A single figure is wanted: the count of lines below containing the string "restoring".

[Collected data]
_____
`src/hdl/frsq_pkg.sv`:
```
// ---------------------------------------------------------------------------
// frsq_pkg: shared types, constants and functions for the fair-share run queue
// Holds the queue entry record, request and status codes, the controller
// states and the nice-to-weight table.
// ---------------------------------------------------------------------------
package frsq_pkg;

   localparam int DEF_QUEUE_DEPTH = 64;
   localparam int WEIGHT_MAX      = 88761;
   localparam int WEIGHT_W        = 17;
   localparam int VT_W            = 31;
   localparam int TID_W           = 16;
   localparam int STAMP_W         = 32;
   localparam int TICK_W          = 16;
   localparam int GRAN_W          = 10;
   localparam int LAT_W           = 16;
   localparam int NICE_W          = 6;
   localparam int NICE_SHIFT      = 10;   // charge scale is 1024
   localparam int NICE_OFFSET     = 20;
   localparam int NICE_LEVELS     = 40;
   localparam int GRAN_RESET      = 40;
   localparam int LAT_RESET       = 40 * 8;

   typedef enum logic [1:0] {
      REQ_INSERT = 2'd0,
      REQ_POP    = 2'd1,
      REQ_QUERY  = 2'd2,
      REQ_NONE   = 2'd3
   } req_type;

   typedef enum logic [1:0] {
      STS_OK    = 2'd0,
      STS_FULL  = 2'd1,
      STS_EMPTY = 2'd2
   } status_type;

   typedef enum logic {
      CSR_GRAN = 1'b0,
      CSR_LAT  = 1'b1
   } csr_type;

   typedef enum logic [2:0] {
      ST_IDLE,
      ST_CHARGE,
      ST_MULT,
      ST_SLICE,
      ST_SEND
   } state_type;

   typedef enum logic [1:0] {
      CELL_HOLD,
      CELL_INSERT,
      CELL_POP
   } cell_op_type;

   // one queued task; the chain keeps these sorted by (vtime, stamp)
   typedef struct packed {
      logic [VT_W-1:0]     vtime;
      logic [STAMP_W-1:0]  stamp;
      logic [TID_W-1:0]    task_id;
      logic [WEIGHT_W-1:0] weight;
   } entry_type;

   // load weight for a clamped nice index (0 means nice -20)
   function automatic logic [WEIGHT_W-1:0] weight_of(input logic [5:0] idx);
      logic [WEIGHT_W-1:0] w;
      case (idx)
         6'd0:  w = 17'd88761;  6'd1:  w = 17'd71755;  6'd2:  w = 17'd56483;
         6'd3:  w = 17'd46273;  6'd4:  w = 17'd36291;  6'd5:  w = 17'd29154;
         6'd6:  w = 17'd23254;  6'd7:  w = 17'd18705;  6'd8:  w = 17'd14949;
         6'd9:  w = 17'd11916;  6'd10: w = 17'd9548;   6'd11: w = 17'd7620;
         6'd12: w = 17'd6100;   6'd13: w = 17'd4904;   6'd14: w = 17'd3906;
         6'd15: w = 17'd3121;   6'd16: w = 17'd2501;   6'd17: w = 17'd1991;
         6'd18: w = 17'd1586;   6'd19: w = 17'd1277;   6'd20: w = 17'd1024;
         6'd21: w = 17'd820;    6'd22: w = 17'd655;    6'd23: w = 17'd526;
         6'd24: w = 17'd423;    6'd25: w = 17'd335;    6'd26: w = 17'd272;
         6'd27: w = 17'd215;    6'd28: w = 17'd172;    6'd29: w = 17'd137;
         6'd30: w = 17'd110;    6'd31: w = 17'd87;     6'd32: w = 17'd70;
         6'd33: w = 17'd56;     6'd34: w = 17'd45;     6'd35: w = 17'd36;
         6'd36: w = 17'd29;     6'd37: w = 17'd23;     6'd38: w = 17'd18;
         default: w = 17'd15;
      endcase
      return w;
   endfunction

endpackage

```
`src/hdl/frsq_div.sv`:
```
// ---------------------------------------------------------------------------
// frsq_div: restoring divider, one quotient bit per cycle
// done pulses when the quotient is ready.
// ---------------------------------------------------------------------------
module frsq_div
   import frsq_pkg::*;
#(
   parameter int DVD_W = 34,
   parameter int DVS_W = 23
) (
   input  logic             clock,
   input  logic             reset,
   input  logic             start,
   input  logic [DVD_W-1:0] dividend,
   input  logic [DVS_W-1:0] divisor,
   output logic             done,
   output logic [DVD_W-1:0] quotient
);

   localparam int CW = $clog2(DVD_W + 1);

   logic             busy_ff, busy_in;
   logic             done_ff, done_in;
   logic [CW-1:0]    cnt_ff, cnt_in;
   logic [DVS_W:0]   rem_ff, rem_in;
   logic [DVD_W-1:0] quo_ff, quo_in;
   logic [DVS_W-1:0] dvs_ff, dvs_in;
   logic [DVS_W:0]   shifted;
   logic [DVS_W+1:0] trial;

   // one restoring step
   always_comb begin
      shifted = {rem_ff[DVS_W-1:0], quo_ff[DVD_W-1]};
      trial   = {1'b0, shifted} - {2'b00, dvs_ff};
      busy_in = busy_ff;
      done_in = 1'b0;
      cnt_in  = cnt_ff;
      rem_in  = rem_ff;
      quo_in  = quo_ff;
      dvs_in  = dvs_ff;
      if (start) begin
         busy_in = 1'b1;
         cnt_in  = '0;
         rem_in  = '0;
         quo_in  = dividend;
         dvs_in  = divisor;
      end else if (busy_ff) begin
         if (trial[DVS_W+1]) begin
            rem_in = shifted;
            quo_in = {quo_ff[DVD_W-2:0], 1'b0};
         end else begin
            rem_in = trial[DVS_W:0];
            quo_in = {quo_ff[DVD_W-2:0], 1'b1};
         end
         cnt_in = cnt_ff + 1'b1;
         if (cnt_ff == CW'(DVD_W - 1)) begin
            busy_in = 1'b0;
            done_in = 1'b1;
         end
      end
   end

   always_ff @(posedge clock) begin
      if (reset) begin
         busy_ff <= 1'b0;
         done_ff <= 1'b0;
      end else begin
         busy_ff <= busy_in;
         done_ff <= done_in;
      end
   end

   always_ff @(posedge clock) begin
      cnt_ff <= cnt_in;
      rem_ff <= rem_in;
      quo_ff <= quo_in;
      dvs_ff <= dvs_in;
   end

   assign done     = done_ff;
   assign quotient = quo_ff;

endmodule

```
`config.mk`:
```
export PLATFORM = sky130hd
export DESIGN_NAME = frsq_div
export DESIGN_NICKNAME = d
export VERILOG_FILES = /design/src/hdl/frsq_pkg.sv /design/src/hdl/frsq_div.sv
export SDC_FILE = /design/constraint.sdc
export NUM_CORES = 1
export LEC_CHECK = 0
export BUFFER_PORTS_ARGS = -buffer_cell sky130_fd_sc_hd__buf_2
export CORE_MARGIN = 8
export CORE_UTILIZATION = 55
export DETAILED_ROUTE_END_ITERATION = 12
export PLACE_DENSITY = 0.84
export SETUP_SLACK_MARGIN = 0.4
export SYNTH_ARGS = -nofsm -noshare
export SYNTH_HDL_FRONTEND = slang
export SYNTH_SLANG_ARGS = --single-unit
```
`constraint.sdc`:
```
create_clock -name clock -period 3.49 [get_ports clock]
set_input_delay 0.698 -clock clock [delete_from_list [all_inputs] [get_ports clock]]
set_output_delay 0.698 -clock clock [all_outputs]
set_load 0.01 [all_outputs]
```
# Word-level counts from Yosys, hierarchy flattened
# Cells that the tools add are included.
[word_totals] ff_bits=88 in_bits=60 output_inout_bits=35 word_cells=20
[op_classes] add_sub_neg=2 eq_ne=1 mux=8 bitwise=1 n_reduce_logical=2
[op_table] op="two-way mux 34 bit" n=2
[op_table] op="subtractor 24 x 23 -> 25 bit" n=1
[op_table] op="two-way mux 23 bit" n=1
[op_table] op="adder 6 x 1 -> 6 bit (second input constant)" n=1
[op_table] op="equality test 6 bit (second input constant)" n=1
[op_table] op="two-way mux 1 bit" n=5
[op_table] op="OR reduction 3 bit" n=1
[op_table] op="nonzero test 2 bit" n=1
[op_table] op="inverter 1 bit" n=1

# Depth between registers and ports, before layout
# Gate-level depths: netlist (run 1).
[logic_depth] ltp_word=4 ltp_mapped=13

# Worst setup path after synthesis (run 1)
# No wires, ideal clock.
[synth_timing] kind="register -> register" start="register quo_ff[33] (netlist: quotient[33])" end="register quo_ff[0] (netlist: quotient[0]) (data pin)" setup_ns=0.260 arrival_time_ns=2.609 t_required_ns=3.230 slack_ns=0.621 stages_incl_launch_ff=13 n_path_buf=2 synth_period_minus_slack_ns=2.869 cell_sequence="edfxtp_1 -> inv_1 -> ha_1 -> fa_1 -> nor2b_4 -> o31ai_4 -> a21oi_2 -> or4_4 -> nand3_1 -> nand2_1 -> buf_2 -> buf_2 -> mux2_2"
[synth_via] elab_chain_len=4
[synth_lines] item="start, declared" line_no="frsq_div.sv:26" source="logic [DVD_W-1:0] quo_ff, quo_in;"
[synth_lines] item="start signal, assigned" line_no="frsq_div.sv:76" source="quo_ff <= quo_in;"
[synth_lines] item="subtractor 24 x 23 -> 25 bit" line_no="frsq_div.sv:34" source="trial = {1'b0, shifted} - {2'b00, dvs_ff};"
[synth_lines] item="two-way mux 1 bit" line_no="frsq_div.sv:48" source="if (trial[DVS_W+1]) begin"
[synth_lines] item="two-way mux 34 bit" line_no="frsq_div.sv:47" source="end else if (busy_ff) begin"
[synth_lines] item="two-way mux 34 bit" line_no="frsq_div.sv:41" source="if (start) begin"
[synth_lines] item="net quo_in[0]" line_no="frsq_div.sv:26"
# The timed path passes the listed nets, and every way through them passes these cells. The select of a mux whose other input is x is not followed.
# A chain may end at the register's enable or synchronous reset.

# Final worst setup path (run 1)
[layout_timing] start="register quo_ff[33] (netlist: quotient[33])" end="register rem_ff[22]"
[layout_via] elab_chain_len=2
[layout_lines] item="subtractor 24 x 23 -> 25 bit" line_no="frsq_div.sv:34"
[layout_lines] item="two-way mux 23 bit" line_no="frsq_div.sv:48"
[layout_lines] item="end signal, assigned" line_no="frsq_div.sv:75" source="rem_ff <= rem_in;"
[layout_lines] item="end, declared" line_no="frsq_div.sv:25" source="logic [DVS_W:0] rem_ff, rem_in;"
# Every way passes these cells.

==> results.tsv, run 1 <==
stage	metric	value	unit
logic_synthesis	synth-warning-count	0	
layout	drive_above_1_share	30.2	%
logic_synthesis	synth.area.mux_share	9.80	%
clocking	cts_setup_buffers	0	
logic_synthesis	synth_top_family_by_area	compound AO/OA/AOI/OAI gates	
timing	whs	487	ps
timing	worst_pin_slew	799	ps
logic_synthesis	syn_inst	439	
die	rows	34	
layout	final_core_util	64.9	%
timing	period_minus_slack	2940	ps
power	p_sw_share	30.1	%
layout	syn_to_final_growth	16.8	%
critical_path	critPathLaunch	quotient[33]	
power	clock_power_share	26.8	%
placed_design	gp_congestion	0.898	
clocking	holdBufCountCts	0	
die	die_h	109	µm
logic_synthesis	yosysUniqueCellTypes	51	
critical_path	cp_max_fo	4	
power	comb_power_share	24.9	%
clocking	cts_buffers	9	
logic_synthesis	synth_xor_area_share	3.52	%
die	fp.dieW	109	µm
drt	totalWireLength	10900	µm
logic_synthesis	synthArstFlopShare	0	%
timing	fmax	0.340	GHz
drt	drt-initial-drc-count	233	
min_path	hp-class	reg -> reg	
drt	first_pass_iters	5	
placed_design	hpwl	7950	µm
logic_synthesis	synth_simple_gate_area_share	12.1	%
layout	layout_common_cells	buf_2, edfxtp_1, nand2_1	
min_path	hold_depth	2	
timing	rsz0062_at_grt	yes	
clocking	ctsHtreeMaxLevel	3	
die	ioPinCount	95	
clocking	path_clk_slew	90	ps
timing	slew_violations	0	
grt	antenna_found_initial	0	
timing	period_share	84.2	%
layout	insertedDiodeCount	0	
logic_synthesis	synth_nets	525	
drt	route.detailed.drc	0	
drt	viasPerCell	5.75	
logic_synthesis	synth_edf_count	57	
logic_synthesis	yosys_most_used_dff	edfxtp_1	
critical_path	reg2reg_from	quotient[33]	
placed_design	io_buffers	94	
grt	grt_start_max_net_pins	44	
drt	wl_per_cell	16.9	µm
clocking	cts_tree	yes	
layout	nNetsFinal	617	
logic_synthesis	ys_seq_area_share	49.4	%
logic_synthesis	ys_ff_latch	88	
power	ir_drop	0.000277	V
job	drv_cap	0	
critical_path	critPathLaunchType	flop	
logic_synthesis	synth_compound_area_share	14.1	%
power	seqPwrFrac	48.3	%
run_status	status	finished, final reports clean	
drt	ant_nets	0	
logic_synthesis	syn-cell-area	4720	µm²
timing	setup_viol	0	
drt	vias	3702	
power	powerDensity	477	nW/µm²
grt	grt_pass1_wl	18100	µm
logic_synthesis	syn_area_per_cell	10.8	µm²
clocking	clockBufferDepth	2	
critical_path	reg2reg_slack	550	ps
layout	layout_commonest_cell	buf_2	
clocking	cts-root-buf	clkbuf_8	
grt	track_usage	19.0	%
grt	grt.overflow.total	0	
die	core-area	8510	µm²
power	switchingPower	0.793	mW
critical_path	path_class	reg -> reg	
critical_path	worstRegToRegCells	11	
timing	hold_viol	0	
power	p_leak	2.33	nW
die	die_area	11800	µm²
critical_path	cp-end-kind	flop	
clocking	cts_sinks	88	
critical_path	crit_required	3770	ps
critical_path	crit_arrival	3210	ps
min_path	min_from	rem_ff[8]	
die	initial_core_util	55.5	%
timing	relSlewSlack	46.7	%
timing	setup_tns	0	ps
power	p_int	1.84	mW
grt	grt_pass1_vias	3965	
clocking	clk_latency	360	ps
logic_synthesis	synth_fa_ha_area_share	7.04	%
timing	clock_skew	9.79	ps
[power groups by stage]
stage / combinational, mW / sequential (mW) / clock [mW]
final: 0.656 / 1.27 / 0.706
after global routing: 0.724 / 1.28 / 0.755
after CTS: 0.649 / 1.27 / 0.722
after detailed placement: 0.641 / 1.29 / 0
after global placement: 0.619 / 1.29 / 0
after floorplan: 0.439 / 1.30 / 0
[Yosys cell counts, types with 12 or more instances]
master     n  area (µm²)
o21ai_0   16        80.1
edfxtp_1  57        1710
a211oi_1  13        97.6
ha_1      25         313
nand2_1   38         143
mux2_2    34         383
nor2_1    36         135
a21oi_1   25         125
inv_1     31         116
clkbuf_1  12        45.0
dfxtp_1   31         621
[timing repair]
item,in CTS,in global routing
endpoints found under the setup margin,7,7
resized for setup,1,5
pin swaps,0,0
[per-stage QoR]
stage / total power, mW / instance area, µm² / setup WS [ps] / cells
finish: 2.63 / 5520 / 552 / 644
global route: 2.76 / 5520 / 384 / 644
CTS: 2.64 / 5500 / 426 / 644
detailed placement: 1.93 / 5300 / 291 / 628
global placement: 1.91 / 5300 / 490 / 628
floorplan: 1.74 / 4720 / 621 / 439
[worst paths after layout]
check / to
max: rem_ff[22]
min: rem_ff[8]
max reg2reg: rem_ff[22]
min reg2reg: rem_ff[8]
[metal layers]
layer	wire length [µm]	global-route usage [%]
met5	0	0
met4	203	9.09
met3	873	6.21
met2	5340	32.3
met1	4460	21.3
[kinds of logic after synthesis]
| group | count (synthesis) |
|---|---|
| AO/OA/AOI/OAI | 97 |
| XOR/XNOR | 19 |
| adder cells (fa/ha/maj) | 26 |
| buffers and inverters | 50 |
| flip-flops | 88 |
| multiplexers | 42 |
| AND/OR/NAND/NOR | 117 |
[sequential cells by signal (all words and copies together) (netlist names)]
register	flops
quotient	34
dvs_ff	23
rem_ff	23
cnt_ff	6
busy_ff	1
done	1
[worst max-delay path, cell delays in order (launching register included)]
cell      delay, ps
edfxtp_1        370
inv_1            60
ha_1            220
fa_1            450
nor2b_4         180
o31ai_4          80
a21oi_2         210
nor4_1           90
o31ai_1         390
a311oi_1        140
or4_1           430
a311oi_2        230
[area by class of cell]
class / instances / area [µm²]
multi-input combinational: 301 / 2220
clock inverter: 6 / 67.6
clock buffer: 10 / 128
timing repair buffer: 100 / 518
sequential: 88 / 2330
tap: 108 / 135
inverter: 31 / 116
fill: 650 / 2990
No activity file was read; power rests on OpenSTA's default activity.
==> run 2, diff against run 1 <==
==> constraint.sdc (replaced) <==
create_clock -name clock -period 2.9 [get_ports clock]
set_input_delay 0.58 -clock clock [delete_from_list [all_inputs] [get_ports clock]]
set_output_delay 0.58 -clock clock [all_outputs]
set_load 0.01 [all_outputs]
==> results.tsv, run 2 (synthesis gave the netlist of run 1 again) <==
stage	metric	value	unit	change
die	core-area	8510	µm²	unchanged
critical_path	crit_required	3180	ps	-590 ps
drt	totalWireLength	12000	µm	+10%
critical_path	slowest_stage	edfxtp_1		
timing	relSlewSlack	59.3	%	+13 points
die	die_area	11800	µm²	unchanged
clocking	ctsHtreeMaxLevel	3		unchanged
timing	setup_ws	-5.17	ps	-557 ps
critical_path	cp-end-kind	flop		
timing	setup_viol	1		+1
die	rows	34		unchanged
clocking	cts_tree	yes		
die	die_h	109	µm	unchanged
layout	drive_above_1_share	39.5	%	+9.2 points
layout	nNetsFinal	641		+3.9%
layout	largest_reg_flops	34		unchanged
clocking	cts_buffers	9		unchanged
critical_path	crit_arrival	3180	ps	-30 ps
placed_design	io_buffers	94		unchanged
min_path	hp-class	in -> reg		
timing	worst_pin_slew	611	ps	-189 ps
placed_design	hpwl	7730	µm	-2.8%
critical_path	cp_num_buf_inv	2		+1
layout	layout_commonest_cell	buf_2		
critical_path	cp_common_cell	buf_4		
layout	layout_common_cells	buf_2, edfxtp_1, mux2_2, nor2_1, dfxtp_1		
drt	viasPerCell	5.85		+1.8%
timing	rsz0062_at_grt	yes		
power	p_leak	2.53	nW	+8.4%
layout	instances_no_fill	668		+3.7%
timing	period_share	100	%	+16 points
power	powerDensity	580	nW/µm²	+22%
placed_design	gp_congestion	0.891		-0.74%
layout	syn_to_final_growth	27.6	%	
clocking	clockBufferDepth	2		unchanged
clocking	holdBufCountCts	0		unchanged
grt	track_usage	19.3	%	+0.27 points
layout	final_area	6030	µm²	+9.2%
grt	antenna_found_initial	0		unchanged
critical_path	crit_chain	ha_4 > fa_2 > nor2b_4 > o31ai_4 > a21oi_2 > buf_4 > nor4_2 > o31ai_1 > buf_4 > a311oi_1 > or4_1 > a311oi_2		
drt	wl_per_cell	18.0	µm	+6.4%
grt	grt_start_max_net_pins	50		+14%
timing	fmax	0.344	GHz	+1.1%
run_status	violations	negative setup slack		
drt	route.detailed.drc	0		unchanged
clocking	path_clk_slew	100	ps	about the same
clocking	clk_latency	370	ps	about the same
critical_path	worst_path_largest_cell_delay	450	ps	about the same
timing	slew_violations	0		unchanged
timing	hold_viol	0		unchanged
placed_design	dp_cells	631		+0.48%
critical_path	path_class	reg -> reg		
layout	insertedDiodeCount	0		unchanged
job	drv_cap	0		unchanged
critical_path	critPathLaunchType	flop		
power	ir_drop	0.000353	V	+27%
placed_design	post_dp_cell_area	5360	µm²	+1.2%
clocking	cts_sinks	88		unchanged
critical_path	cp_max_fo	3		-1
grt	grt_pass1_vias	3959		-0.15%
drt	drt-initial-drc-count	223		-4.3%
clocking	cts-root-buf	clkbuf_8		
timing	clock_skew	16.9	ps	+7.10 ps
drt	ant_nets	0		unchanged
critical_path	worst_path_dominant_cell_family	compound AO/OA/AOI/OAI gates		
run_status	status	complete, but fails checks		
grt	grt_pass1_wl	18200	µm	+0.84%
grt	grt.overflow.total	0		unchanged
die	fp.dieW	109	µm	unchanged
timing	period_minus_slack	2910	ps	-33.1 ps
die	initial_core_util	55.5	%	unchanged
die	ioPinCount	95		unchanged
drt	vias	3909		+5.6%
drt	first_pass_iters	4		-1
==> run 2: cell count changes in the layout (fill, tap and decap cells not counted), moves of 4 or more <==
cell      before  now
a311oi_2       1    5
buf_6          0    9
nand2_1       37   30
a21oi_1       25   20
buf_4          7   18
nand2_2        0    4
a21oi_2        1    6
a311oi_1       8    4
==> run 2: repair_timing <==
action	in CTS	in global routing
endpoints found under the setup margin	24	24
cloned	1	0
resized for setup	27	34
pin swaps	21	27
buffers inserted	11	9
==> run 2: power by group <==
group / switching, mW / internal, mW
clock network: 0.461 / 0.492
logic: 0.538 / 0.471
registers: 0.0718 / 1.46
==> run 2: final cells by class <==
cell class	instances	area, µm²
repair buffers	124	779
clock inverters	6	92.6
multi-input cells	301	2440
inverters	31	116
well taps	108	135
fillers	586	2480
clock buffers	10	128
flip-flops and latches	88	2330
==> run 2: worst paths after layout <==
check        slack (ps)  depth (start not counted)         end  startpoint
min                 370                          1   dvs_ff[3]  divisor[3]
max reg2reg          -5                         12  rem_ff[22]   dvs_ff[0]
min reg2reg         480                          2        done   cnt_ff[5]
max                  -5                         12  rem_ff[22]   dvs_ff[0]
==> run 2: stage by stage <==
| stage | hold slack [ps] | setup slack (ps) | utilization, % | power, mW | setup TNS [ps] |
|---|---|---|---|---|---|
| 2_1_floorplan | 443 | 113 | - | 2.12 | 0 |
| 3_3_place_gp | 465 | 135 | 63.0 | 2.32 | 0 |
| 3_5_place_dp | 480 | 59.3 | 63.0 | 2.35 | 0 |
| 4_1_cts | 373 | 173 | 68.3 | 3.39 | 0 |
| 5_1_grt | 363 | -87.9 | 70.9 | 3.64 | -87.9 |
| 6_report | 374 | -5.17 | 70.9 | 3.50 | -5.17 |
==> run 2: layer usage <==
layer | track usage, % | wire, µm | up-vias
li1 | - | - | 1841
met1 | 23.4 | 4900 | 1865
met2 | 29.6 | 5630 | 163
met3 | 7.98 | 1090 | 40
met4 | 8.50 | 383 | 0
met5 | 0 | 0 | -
_____
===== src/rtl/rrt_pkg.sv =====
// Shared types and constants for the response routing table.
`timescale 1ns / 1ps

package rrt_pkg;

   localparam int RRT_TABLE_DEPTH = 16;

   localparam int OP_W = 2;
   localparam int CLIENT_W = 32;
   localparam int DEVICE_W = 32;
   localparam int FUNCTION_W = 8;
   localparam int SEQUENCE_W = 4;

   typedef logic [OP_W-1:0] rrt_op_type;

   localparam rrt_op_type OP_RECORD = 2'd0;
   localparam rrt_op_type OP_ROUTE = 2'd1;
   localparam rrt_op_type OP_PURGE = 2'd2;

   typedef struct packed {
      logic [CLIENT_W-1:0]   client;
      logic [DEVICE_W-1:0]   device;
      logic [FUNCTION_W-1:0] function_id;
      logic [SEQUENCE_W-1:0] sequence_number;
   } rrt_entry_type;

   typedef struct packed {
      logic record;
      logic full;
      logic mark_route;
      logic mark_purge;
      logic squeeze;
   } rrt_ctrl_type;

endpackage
_____
[ANSWER TO THIS PROBLEM] 2